Guardando il suo orto Tahir ricorda tutti i progressi che sono stati fatti nell’ultimo anno. «È una lotta quotidiana», riflette. «Qui facciamo i turni per allontanare gli animali, gli ippopotami e le gazzelle. È successo che arrivassero e distruggessero tutto. L’acqua non è l’unica difficoltà. Però guarda, le verdure continuano a crescere».

In questa terra durissima anche il più piccolo progresso è celebrato, accolto come un segno di speranza che le cose possono faticosamente migliorare.

Zara Abaktar ha settant’anni e mi accoglie nella sua capanna di paglia e fango, nel piccolo villaggio di Kikina, dove vive insieme alla sorella e al cognato. «È dura vivere qui. Non c’è lavoro. Non c’è niente», mi spiega. «La cosa bella però è che quando qualcuno ha qualcosa lo condivide con tutti».

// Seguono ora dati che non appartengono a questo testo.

<file path="config.mk">
export PLATFORM = sky130hd
export DESIGN_NAME = uart_rx_loader
export DESIGN_NICKNAME = d
export VERILOG_FILES = /design/src/rtl/uart_rx_loader.sv
export SDC_FILE = /design/constraint.sdc
export NUM_CORES = 1
export LEC_CHECK = 0
export BUFFER_PORTS_ARGS = -buffer_cell sky130_fd_sc_hd__buf_2
export CELL_PAD_IN_SITES_DETAIL_PLACEMENT = 1
export CELL_PAD_IN_SITES_GLOBAL_PLACEMENT = 1
export CORE_UTILIZATION = 48
export CTS_CLUSTER_SIZE = 12
export DETAILED_ROUTE_END_ITERATION = 16
export PLACE_DENSITY_LB_ADDON = 0.05
export SLEW_MARGIN = 20
export SYNTH_ARGS = -nofsm -noshare
export SYNTH_HDL_FRONTEND = slang
export SYNTH_SLANG_ARGS = --single-unit
</file>
<file path="constraint.sdc">
create_clock -name clk -period 2.95 [get_ports clk]
set_input_delay 0.1475 -clock clk [delete_from_list [all_inputs] [get_ports clk]]
set_output_delay 0.1475 -clock clk [all_outputs]
set_load 0.02 [all_outputs]
</file>
File: config.mk
export PLATFORM = sky130hd
export DESIGN_NAME = nv_nvdla_cacc_group_ctrl
export DESIGN_NICKNAME = d
export VERILOG_FILES = /design/src/rtl/nv_nvdla_cacc_group_ctrl.sv
export SDC_FILE = /design/constraint.sdc
export NUM_CORES = 1
export LEC_CHECK = 0
export BUFFER_PORTS_ARGS = -buffer_cell sky130_fd_sc_hd__buf_2
export CAP_MARGIN = 5
export CORE_AREA = 2 2 92 72
export CTS_BUF_LIST = sky130_fd_sc_hd__clkbuf_8
export CTS_CLUSTER_SIZE = 10
export DETAILED_ROUTE_END_ITERATION = 16
export DIE_AREA = 0 0 94 74
export SYNTH_ARGS = -nofsm -noshare
export SYNTH_HDL_FRONTEND = slang
export SYNTH_SLANG_ARGS = --single-unit
File: constraint.sdc
create_clock -name nvdla_core_clk -period 1.4 [get_ports nvdla_core_clk]
set_input_delay 0.07 -clock nvdla_core_clk [delete_from_list [all_inputs] [get_ports nvdla_core_clk]]
set_output_delay 0.07 -clock nvdla_core_clk [all_outputs]
set_load 0.005 [all_outputs]
$ cat src/rtl/mmc1_pkg.sv
// Shared definitions for the MMC1 mapper controller: mirroring codes,
// PRG banking modes, serial-register select codes and the control reset value.
package mmc1_pkg;

  // Nametable mirroring, control[1:0]
  typedef enum logic [1:0] {
    MIR_ONE_LO = 2'd0,  // single screen, lower bank
    MIR_ONE_HI = 2'd1,  // single screen, upper bank
    MIR_VERT   = 2'd2,  // vertical mirroring, VRAM A10 = PPU A10
    MIR_HORZ   = 2'd3   // horizontal mirroring, VRAM A10 = PPU A11
  } mirror_t;

  // PRG banking mode, control[3:2]
  typedef enum logic [1:0] {
    PRG_MODE_32K_0     = 2'd0,  // 32 KB switchable, low bank bit ignored
    PRG_MODE_32K_1     = 2'd1,  // same as mode 0
    PRG_MODE_FIX_FIRST = 2'd2,  // $8000 fixed to bank 0, $C000 switchable
    PRG_MODE_FIX_LAST  = 2'd3   // $8000 switchable, $C000 fixed to last bank
  } prg_mode_t;

  // Internal register addressed by CPU A14..A13 on the fifth serial write
  typedef enum logic [1:0] {
    SEL_CONTROL = 2'd0,
    SEL_CHR0    = 2'd1,
    SEL_CHR1    = 2'd2,
    SEL_PRG     = 2'd3
  } reg_sel_t;

  // Control register layout, MSB first
  typedef struct packed {
    logic      chr_4k;    // 0: one 8 KB CHR bank, 1: two 4 KB banks
    prg_mode_t prg_mode;
    mirror_t   mirror;
  } ctrl_t;

  // Reset value of the control register; also OR-ed in on a reset write
  localparam logic [4:0] CTRL_RESET = 5'b01100;

  // Serial sequence length: four shifts, the fifth write loads
  localparam logic [2:0] LAST_SHIFT_COUNT = 3'd4;

endpackage
[src/rtl/lsu_pkg.sv]
// lsu_pkg: shared funct3 encodings, FSM state type and alignment helper for the load/store unit
package lsu_pkg;

   localparam logic [2:0] F3_B  = 3'b000;
   localparam logic [2:0] F3_H  = 3'b001;
   localparam logic [2:0] F3_W  = 3'b010;
   localparam logic [2:0] F3_BU = 3'b100;
   localparam logic [2:0] F3_HU = 3'b101;

   typedef enum logic [1:0] {IDLE, BUSY, DONE} lsu_state_t;

   // halfwords need an even address, words a 4-byte aligned one
   function automatic logic is_misaligned(input logic [2:0] funct3, input logic [1:0] off);
      return (funct3[1:0] == F3_H[1:0] && off[0]) || (funct3[1:0] == F3_W[1:0] && off != 2'b00);
   endfunction

endpackage

[src/rtl/lsu_align.sv]
// lsu_align: byte-lane steering for stores and lane extraction/extension for loads
module lsu_align
   import lsu_pkg::*;
#(
   parameter int XLEN = 32
) (
   input  logic [1:0]      i_st_size,
   input  logic [1:0]      i_st_off,
   input  logic [XLEN-1:0] i_st_wdata,
   output logic [3:0]      o_be,
   output logic [XLEN-1:0] o_wdata,
   input  logic [2:0]      i_ld_funct3,
   input  logic [1:0]      i_ld_off,
   input  logic [XLEN-1:0] i_ld_rdata,
   output logic [XLEN-1:0] o_ld_data
);

   logic [XLEN-1:0] w_shift;
   logic [15:0]     w_half;

   // byte enables and replicated write data derived from access size and offset
   always_comb begin
      o_be    = i_st_size == F3_B[1:0] ? 4'b0001 << i_st_off :
                i_st_size == F3_H[1:0] ? (i_st_off[1] ? 4'b1100 : 4'b0011) : 4'b1111;
      o_wdata = i_st_size == F3_B[1:0] ? {4{i_st_wdata[7:0]}} :
                i_st_size == F3_H[1:0] ? {2{i_st_wdata[15:0]}} : i_st_wdata;
   end

   // pick the addressed lane and sign- or zero-extend it
   always_comb begin
      w_shift   = i_ld_rdata >> {i_ld_off, 3'b000};
      w_half    = i_ld_off[1] ? i_ld_rdata[31:16] : i_ld_rdata[15:0];
      o_ld_data = i_ld_funct3 == F3_B  ? {{(XLEN-8){w_shift[7]}}, w_shift[7:0]} :
                  i_ld_funct3 == F3_BU ? {{(XLEN-8){1'b0}}, w_shift[7:0]} :
                  i_ld_funct3 == F3_H  ? {{(XLEN-16){w_half[15]}}, w_half} :
                  i_ld_funct3 == F3_HU ? {{(XLEN-16){1'b0}}, w_half} : i_ld_rdata;
   end

endmodule

[src/rtl/load_store_unit.sv]
// load_store_unit: M-stage load/store unit driving a req/ack word bus and stalling the pipeline
module load_store_unit
   import lsu_pkg::*;
#(
   parameter int XLEN    = 32,
   parameter int TIMEOUT = 255
) (
   input  logic            clk,
   input  logic            rst,
   input  logic            req_valid_i,
   input  logic            req_we_i,
   input  logic [2:0]      req_funct3_i,
   input  logic [XLEN-1:0] req_addr_i,
   input  logic [XLEN-1:0] req_wdata_i,
   output logic            stall_o,
   output logic            done_o,
   output logic [XLEN-1:0] rdata_o,
   output logic            misalign_o,
   output logic            fault_o,
   output logic            bus_req_o,
   output logic            bus_we_o,
   output logic [XLEN-1:0] bus_addr_o,
   output logic [3:0]      bus_be_o,
   output logic [XLEN-1:0] bus_wdata_o,
   input  logic            bus_ack_i,
   input  logic            bus_err_i,
   input  logic [XLEN-1:0] bus_rdata_i
);

   lsu_state_t      r_state, w_next;
   logic [15:0]     r_cnt;
   logic [2:0]      r_funct3;
   logic [1:0]      r_off;
   logic            r_we;
   logic            r_bus_req, r_bus_we;
   logic [XLEN-1:0] r_bus_addr, r_bus_wdata, r_rdata;
   logic [3:0]      r_bus_be;
   logic            r_fault;
   logic            w_illegal, w_misalign, w_timeout, w_stall, w_mis;
   logic [3:0]      w_be;
   logic [XLEN-1:0] w_wdata, w_ld_data;

   assign w_illegal  = req_we_i ? req_funct3_i > F3_W : (req_funct3_i == 3'b011 || req_funct3_i[2:1] == 2'b11);
   assign w_misalign = !w_illegal && is_misaligned(req_funct3_i, req_addr_i[1:0]);
   assign w_timeout  = r_cnt == 16'(TIMEOUT - 1);

   lsu_align #(.XLEN(XLEN)) u_align (
      .i_st_size   (req_funct3_i[1:0]),
      .i_st_off    (req_addr_i[1:0]),
      .i_st_wdata  (req_wdata_i),
      .o_be        (w_be),
      .o_wdata     (w_wdata),
      .i_ld_funct3 (r_funct3),
      .i_ld_off    (r_off),
      .i_ld_rdata  (bus_rdata_i),
      .o_ld_data   (w_ld_data)
   );

   // state register
   always_ff @(posedge clk or negedge rst) begin
      if (!rst) r_state <= IDLE;
      else      r_state <= w_next;
   end

   // next state plus combinational stall/misalign decode
   always_comb begin
      w_next  = r_state;
      w_stall = 1'b0;
      w_mis   = 1'b0;
      case (r_state)
         IDLE: begin
            if (req_valid_i && w_illegal) begin
               w_next  = DONE;
               w_stall = 1'b1;
            end else if (req_valid_i && w_misalign) begin
               w_mis = 1'b1;
            end else if (req_valid_i) begin
               w_next  = BUSY;
               w_stall = 1'b1;
            end
         end
         BUSY: begin
            w_stall = 1'b1;
            if (bus_ack_i || bus_err_i || w_timeout) w_next = DONE;
         end
         default: w_next = IDLE;
      endcase
   end

   // latched request, bus drive, timeout counter and completion result
   always_ff @(posedge clk or negedge rst) begin
      if (!rst) begin
         r_cnt       <= '0;
         r_funct3    <= '0;
         r_off       <= '0;
         r_we        <= 1'b0;
         r_bus_req   <= 1'b0;
         r_bus_we    <= 1'b0;
         r_bus_addr  <= '0;
         r_bus_be    <= '0;
         r_bus_wdata <= '0;
         r_rdata     <= '0;
         r_fault     <= 1'b0;
      end else if (r_state == IDLE && w_next == BUSY) begin
         r_cnt       <= '0;
         r_funct3    <= req_funct3_i;
         r_off       <= req_addr_i[1:0];
         r_we        <= req_we_i;
         r_bus_req   <= 1'b1;
         r_bus_we    <= req_we_i;
         r_bus_addr  <= {req_addr_i[XLEN-1:2], 2'b00};
         r_bus_be    <= w_be;
         r_bus_wdata <= req_we_i ? w_wdata : '0;
      end else if (r_state == IDLE && w_next == DONE) begin
         r_fault <= 1'b1;
         r_rdata <= '0;
      end else if (r_state == BUSY && w_next == DONE) begin
         r_bus_req <= 1'b0;
         r_fault   <= bus_err_i || !bus_ack_i;
         r_rdata   <= (bus_ack_i && !bus_err_i && !r_we) ? w_ld_data : '0;
      end else if (r_state == BUSY) begin
         r_cnt <= r_cnt + 16'd1;
      end else if (r_state == DONE) begin
         r_fault <= 1'b0;
         r_rdata <= '0;
      end
   end

   assign stall_o     = rst && w_stall;
   assign misalign_o  = rst && w_mis;
   assign done_o      = r_state == DONE;
   assign rdata_o     = done_o ? r_rdata : '0;
   assign fault_o     = done_o && r_fault;
   assign bus_req_o   = r_bus_req;
   assign bus_we_o    = r_bus_we;
   assign bus_addr_o  = r_bus_addr;
   assign bus_be_o    = r_bus_be;
   assign bus_wdata_o = r_bus_wdata;

endmodule
[config.mk]
export PLATFORM = sky130hd
export DESIGN_NAME = load_store_unit
export DESIGN_NICKNAME = d
export VERILOG_FILES = /design/src/rtl/lsu_pkg.sv /design/src/rtl/lsu_align.sv /design/src/rtl/load_store_unit.sv
export SDC_FILE = /design/constraint.sdc
export NUM_CORES = 1
export LEC_CHECK = 0
export BUFFER_PORTS_ARGS = -buffer_cell sky130_fd_sc_hd__buf_2
export CORE_MARGIN = 3
export CORE_UTILIZATION = 47
export CTS_CLUSTER_SIZE = 16
export DETAILED_ROUTE_END_ITERATION = 7
export PLACE_DENSITY = 0.77
export SYNTH_ARGS = -nofsm -noshare
export SYNTH_HDL_FRONTEND = slang
export SYNTH_SLANG_ARGS = --single-unit
[constraint.sdc]
create_clock -name clk -period 2.5 [get_ports clk]
set_input_delay 0.5 -clock clk [delete_from_list [all_inputs] [get_ports clk]]
set_output_delay 0.5 -clock clk [all_outputs]
set_load 0.02 [all_outputs]
==> results.md, run 1 <==
* Status: complete, but fails checks
* Failing checks: setup timing
* Mapped Cells at 662
* Main area contributors after synthesis: dfrtp_1, mux2_2, o21ai_0
* Post-Synth XOR/XNOR Area at 0.263%
* Async set-reset flop share out of synthesis at 100%
* Post-synth EDFFs at 0
* Number of diodes at 0
* H-tree depth at 4
* Simple-Gate Fraction of Synth Area at 14.3%
* Initial antenna violation count at 0
* Post-synthesis sequential area ratio at 46.5%
* CTS max path bufs at 2
* Core area at 0.0136 mm²
* Clk root buf: clkbuf_16
* Via count of the first global-routing pass at 6005
* Pleak at 4.35 nW
* Starting Density at 49.2%
* Number of synthesis warnings at 0
* Max cap viols at 0
* Commonest cells after routing, fill and taps aside: buf_2, dfrtp_1, nand2_1
* Die span in x at 125 µm
* Largest family of logic cells by synthesized area: compound AO/OA/AOI/OAI gates
* Nets@finish at 974
* Largest net degree at the start of global routing at 125
* Multiplexer share of the synthesized area at 14.1%
* Vias at 6194
* Critical Path End Type: register
* Req. time, crit path at 2.80 ns
* Worst min-delay path class: input pin to asynchronous set/reset pin
* Post-route setup slack at -0.0248 ns
* # rows at 42
* RSZ-0062 raised after global routing: yes
* Share of cells above drive strength 1 at 39.4%
* Final setup violation count at 16
* Post-synth top area cell: dfrtp_1
* Top cell type's share of synthesized area at 46.5%
* Register share of total power at 34.6%
* DR vias/cell at 5.87
* TritonCTS Buffers at 17
* Detail Route Antenna Nets at 0
* Post-Syn Area at 0.00667 mm²
* Die Y at 125 µm
* DR iter-0 viols at 489
* Pins Over Slew Limit at 0
* First-pass DRT Iterations at 6
* Int Power at 5.06 mW
* Distinct cells, synth at 52
* DIE AREA at 0.0156 mm²
* Tcrit/Tclk final at 101%
* Switching Fraction at 34.2%
* CP max FO at 8
* Clock Sinks at 124
* Gpl congestion at 0.841
* Post-synthesis register bit count at 124
* Worst slew margin at 54.5%
* IO Pins at 211
* DRT Wirelength at 19700 µm
* Area grow syn2layout at 30.2%
* Core Util, Final at 64.0%
* Clock power share at 33.2%
* Main synth FF type: dfrtp_1
* Setup TNS at -0.232 ns
* Peak Freq at 396 MHz
* # DRC at 0
* TritonCTS clock tree: built
* I/O Buffers at 208
* Complex-gate fraction of the synthesized area at 19.4%
* Mapped Avg Cell Area at 10.1 µm²
* Final hold vios at 0
* Post-synthesis adder-cell area fraction at 0.375%
* PnR Total Power at 7.70 mW
* Worst vdd ir at 589 µV
* DR WL/cell at 18.7 µm
* CTS clk-pin slew, worst paths at 0.06 ns
* Commonest non-fill, non-tap cell in the layout: buf_2
* Slew @ Worst Pin at 0.683 ns
* Psw at 2.64 mW
* Dpl hpwl at 13400 µm
* Hold_ws at 0.210 ns
* GRT overflow at 0
* Gr usage total at 24.3%
* Critical path class: register to register
* Power Dens Cells at 888 mW/mm²
* Worst skew pair latency at 0.42 ns
* Setup crit start kind: register
* Critical Path AT at 2.83 ns
* Worst clock skew at 0.0106 ns
* Gate power share at 32.2%
* Min cycle time layout at 2.52 ns
* CTS hold repair buffers at 0
* First-pass GRT wire length at 31000 µm
-- what timing repair did --
action | 4_1_cts | 5_1_grt
endpoints found under the setup margin | 23 | 24
pin swaps | 1 | 27
gates resized for setup | 0 | 4
gates cloned | 0 | 3
setup buffers | 0 | 0
-- sequential cells by signal (all words and copies together), names as in the netlist --
register     count
bus_wdata_o     32
r_fault          1
r_off            2
bus_req_o        1
r_rdata         32
bus_we_o         1
bus_be_o         4
r_state          2
bus_addr_o      30
r_cnt           16
r_funct3         3
-- cell usage after synthesis (3+ instances only) --
| cell type | count |
|---|---|
| mux2_2 | 55 |
| or4_1 | 5 |
| nand2b_1 | 5 |
| and3_1 | 36 |
| a21boi_0 | 8 |
| clkbuf_1 | 45 |
| o2bb2ai_1 | 8 |
| dfrtp_1 | 124 |
| o22ai_1 | 14 |
| or3_1 | 8 |
| o21ai_0 | 57 |
| nor2_1 | 11 |
| buf_1 | 3 |
| nand2_1 | 74 |
| mux4_2 | 8 |
| and2_1 | 3 |
| a221o_1 | 7 |
| nand3_1 | 5 |
| mux2i_1 | 14 |
| nand4_1 | 9 |
| o31ai_1 | 37 |
| nor3_1 | 11 |
| buf_2 | 6 |
| a22o_1 | 24 |
| nor2b_1 | 7 |
| inv_1 | 20 |
| a21oi_1 | 24 |
| buf_6 | 3 |
-- per-layer routing --
layer / wire, µm / part of all wire [%] / up-vias / global-route usage, %
met4: 501 / 2.5 / 0 / 9.12
met3: 1780 / 9.1 / 42 / 7.12
li1: - / - / 2853 / -
met5: 0 / 0 / - / 0
met1: 8000 / 41 / 2975 / 31.3
met2: 9410 / 48 / 324 / 39.3
-- per-stage QoR --
| step | worst slack [ns] | std cells | instance area [µm²] |
|---|---|---|---|
| global placement | 0.00853 | 1021 | 7990 |
| detailed placement | -0.0191 | 1021 | 7990 |
| finish | -0.0248 | 1056 | 8680 |
| global route | -0.0750 | 1056 | 8680 |
| floorplan | 0.0136 | 663 | 6670 |
| CTS | 0.00538 | 1053 | 8600 |
-- cell families after synthesis --
| logic type | Yosys count |
|---|---|
| muxes | 77 |
| other | 1 |
| and+or+nand+nor | 185 |
| adders and majority gates | 2 |
| AOI/OAI and AO/OA | 192 |
| buffers and inverters | 79 |
| xor gates and xnor gates | 2 |
| DFF | 124 |
-- worst paths after layout --
kind	endpoint	slack [ns]	start	depth (start not counted)
setup reg to reg	r_rdata[17]$_DFFE_PN0P_	-0.02	r_cnt[0]$_DFFE_PN0P_	7
setup / recovery	r_rdata[17]$_DFFE_PN0P_	-0.02	r_cnt[0]$_DFFE_PN0P_	7
min in group clk	bus_addr_o[20]$_DFFE_PN0N_	0.31	req_addr_i[20]	2
hold reg to reg	r_rdata[7]$_DFFE_PN0P_	0.48	r_rdata[7]$_DFFE_PN0P_	1
hold / removal	bus_addr_o[6]$_DFFE_PN0N_	0.21	rst	2
max in group asynchronous	r_rdata[21]$_DFFE_PN0P_	1.75	rst	2
-- power groups by stage --
stage | registers (mW) | logic, mW | clock network [mW]
finish | 2.66 | 2.48 | 2.56
floorplan | 3.04 | 1.17 | 0
global placement | 2.67 | 2.36 | 0
global route | 2.72 | 2.67 | 2.67
detailed placement | 2.68 | 2.40 | 0
CTS | 2.66 | 2.41 | 2.58
-- worst max-delay path, cell delays in order, from the launching register on --
cell and delay, ns:
dfrtp_1 0.38, inv_2 0.08, ha_4 0.11, or4b_4 0.45
or4_4 0.48, a221o_2 0.50, clkbuf_16 0.20, a22o_1 0.21
-- cell type report --
type | instances | area (µm²)
Multi-Input combinational cell | 460 | 3260
Inverter | 20 | 75.1
Fill cell | 1095 | 4880
Timing Repair Buffer | 244 | 1400
Sequential cell | 124 | 3100
Clock buffer | 23 | 478
Tap cell | 176 | 220
Clock inverter | 9 | 135
Power figures use the tool's default switching activity.
==> run 2, diff against run 1 <==
Settings changed: CORE_UTILIZATION 47 to 30, PLACE_DENSITY 0.77 to default.
==> run 2 against run 1 <==
The run still ends with setup timing left; via count is 2.6% lower; power is 1.1% lower; first-iteration DRC count is 27% lower; setup slack worse by 0.013 ns; register-to-register slack hardly changed; hold slack better by 0.019 ns; clock skew is 0.0056 ns higher; critical path depth stayed put; core utilization is 23 points lower; final cell count is 10% higher; critical endpoint is now r_rdata[24]$_DFFE_PN0P_; largest power group unchanged.
==> results.md, run 2 (synthesis results as in run 1) <==
* Place WS at -0.0415 ns
* Largest net degree at the start of global routing at 125
* Number of diodes at 0
* Failing checks: setup timing
* Via count of the first global-routing pass at 6058
* CTS hold repair buffers at 0
* IO Pins at 211
* DRT Wirelength at 20900 µm
* Die Y at 155 µm
* Area grow syn2layout at 32.9%
* Worst min-delay path class: input pin to asynchronous set/reset pin
* Peak Freq at 394 MHz
* DR WL/cell at 18.0 µm
* Clk root buf: clkbuf_16
* Met2 Usage GRT at 27.8%
* Final setup violation count at 17
* DR iter-0 viols at 356
* CTS max path bufs at 2
* GRT overflow at 0
* Met1 Use GR at 22.8%
* Status: complete, but fails checks
* Critical Path AT at 2.84 ns
* Pins Over Slew Limit at 0
* Commonest non-fill, non-tap cell in the layout: buf_2
* Clock Sinks at 124
* Starting Density at 31.1%
* CP startpoint: r_cnt[0]$_DFFE_PN0P_
* Min cycle time layout at 2.54 ns
* Gpl congestion at 0.838
* First-pass GRT wire length at 33400 µm
* Gr usage total at 17.3%
* Reg-to-reg critical path startpoint: r_cnt[0]$_DFFE_PN0P_
* CP max FO at 8
* Req. time, crit path at 2.80 ns
* Critical Path End Type: register
* Post-route setup slack at -0.0373 ns
* Dpl hpwl at 14500 µm
* # DRC at 0
* Fin cells at 1162
* TritonCTS clock tree: built
* Power Dens Cells at 860 mW/mm²
* Top Usage Layer GRT: met2
* Detail Route Antenna Nets at 0
* I/O Buffers at 208
* Hold_ws at 0.229 ns
* Met3 Use GR at 4.87%
* DIE AREA at 0.0240 mm²
* DR vias/cell at 5.19
* PnR Total Power at 7.62 mW
* Tcrit/Tclk final at 101%
* CTS clk-pin slew, worst paths at 0.07 ns
* H-tree depth at 4
* Share of cells above drive strength 1 at 40.4%
* Max cap viols at 0
* Nets@finish at 981
* Worst slew margin at 55.0%
* Worst vdd ir at 435 µV
* Layout filler cell count at 2141
* Placed Cells at 1123
* First-pass DRT Iterations at 5
* Worst skew pair latency at 0.42 ns
* Initial antenna violation count at 1
* Worst clock skew at 0.0161 ns
* Final hold vios at 0
* # rows at 53
* Setup crit start kind: register
* TritonCTS Buffers at 17
* Commonest cells after routing, fill and taps aside: buf_2, dfrtp_1, nand2_1
* Pleak at 4.39 nW
* Core area at 0.0214 mm²
* Critical path class: register to register
* Slew @ Worst Pin at 0.675 ns
* Vias at 6032
* Die span in x at 155 µm
* RSZ-0062 raised after global routing: yes
[run 2: final timing paths]
check	to	slack (ns)	cells after the start
max in group asynchronous	r_cnt[6]$_DFFE_PN0P_	1.79	2
min	bus_wdata_o[26]$_DFFE_PN0N_	0.23	2
max	r_rdata[24]$_DFFE_PN0P_	-0.04	7
max reg2reg	r_rdata[24]$_DFFE_PN0P_	-0.04	7
min in group clk	bus_addr_o[19]$_DFFE_PN0N_	0.31	2
min reg2reg	r_rdata[17]$_DFFE_PN0P_	0.50	1
[run 2: per-layer routing]
metal	wire [µm]	up-vias
met5	13	-
met1	9350	2927
li1	-	2882
met2	9940	200
met4	344	2
met3	1230	21
[run 2: what timing repair did]
item / CTS / global route
gates resized for setup: 8 / 1
gates cloned: 3 / 0
pin swaps: 18 / 1
buffers inserted: 3 / 1
endpoints found under the setup margin: 23 / 28
[run 2: worst max-delay path: stages (launching register included)]
cell and delay [ns]:
dfrtp_1 0.39, inv_2 0.08, ha_4 0.12, or4b_4 0.44
or4_1 0.47, a221o_2 0.41, bufbuf_16 0.29, a22o_1 0.22
[run 2: final cells by class]
class                   count  area, µm²  share of cell area [%]
clock buffers              17        425                    4.80
clock inverters            15        145                    1.64
inverters                  20       75.1                   0.847
multi-input cells         460       3280                    37.0
flip-flops and latches    124       3100                    35.0
well taps                 275        344                    3.88
repair buffers            251       1490                    16.8
[run 2: power breakdown]
group          leakage (nW)  switching, mW  internal (mW)  total, mW
Combinational          2.50           1.51           1.07       2.58
Sequential             1.61          0.215           2.40       2.62
Clock                 0.278           1.10           1.32       2.42
Total                  4.39           2.83           4.80       7.62
[run 2: per-stage QoR]
step           utilization [%]  instance area, µm²  setup TNS (ns)
2_1_floorplan                -                6670               0
3_3_place_gp              37.9                8120          -0.243
3_5_place_dp              37.9                8120          -0.534
4_1_cts                   41.3                8850          -0.409
5_1_grt                   41.4                8860           -1.41
6_report                  41.4                8860          -0.335
==> run 3, diff against run 2 <==
--- a/config.mk
+++ b/config.mk
@@ -11,4 +11,5 @@
 export CTS_CLUSTER_SIZE = 16
 export DETAILED_ROUTE_END_ITERATION = 7
+export SKIP_LAST_GASP = 1
 export SYNTH_ARGS = -nofsm -noshare
 export SYNTH_HDL_FRONTEND = slang
==> constraint.sdc (replaced) <==
create_clock -name clk -period 2.5 [get_ports clk]
set_input_delay 0.5 -clock clk [delete_from_list [all_inputs] [get_ports clk]]
set_output_delay 0.5 -clock clk [all_outputs]
set_load 0.1 [all_outputs]
==> run 3 against run 2 <==
The run still ends with setup timing left; clock power rose by 3%; core utilization rose by 1.3 points; die area unchanged; clock skew decreased by 0.0064 ns; critical path type unchanged; largest cell class unchanged; largest power group is now combinational cells.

Zara è tra le beneficiarie di un’altra azione di Coopi sulla sicurezza alimentare, che prevede l’assegnazione di 3 capre, un maschio e due femmine, alle donne in uno stato di particolare vulnerabilità. ««I bambini del villaggio le portano al pascolo. Qui spesso non si riesce a mangiare più di una volta al giorno. Le capre per me sono importantissime. Quando non c’è cibo, almeno ho il latte da bere», racconta, spiegando che alle capre ha anche dato un nome.

«Il latte è un prodotto fortemente nutritivo, l’obiettivo è quello di creare nel tempo dei piccoli allevamenti, così che, oltre al consumo interno alla famiglia, possa anche essere venduto al mercato», spiega Castronovo. «Le donne coinvolte sono 390 e il 15% sono déplacé e rétournée». Tra queste, c’è Sophia Gharbah che vive a poche capanne di distanza da quella di Zara. A 25 anni Sophia ha già quattro figli. Il suo, come quello di molte altre, è stato un matrimonio precoce. «Mi hanno fatto sposare a 13 anni», mi dice. A Kikina, Sophia è arrivata insieme al marito e ai bambini, fuggita da un villaggio al confine tra Ciad e Nigeria, attaccato da Boko Haram. «Abbiamo camminato per tre mesi, in cerca di pace. Ripartivamo ogni volta che sentivamo di essere in pericolo», continua, raccontando di come, appena arrivata qui non parlava nemmeno la lingua locale e di come tutti l’abbiano comunque aiutata. «Hanno condiviso il cibo che avevano e ci hanno aiutato a costruire la casa».

Anche a lei Coopi ha dato tre capre, un passo in avanti che sembra minimo ma che, mi racconta, ha contribuito a migliorare la sua condizione, almeno un po’. «Adesso riusciamo a mangiare due volte e poi abbiamo il latte. Anche se non c’è abbastanza cibo, c’è sempre il latte da bere, per i bambini è importantissimo».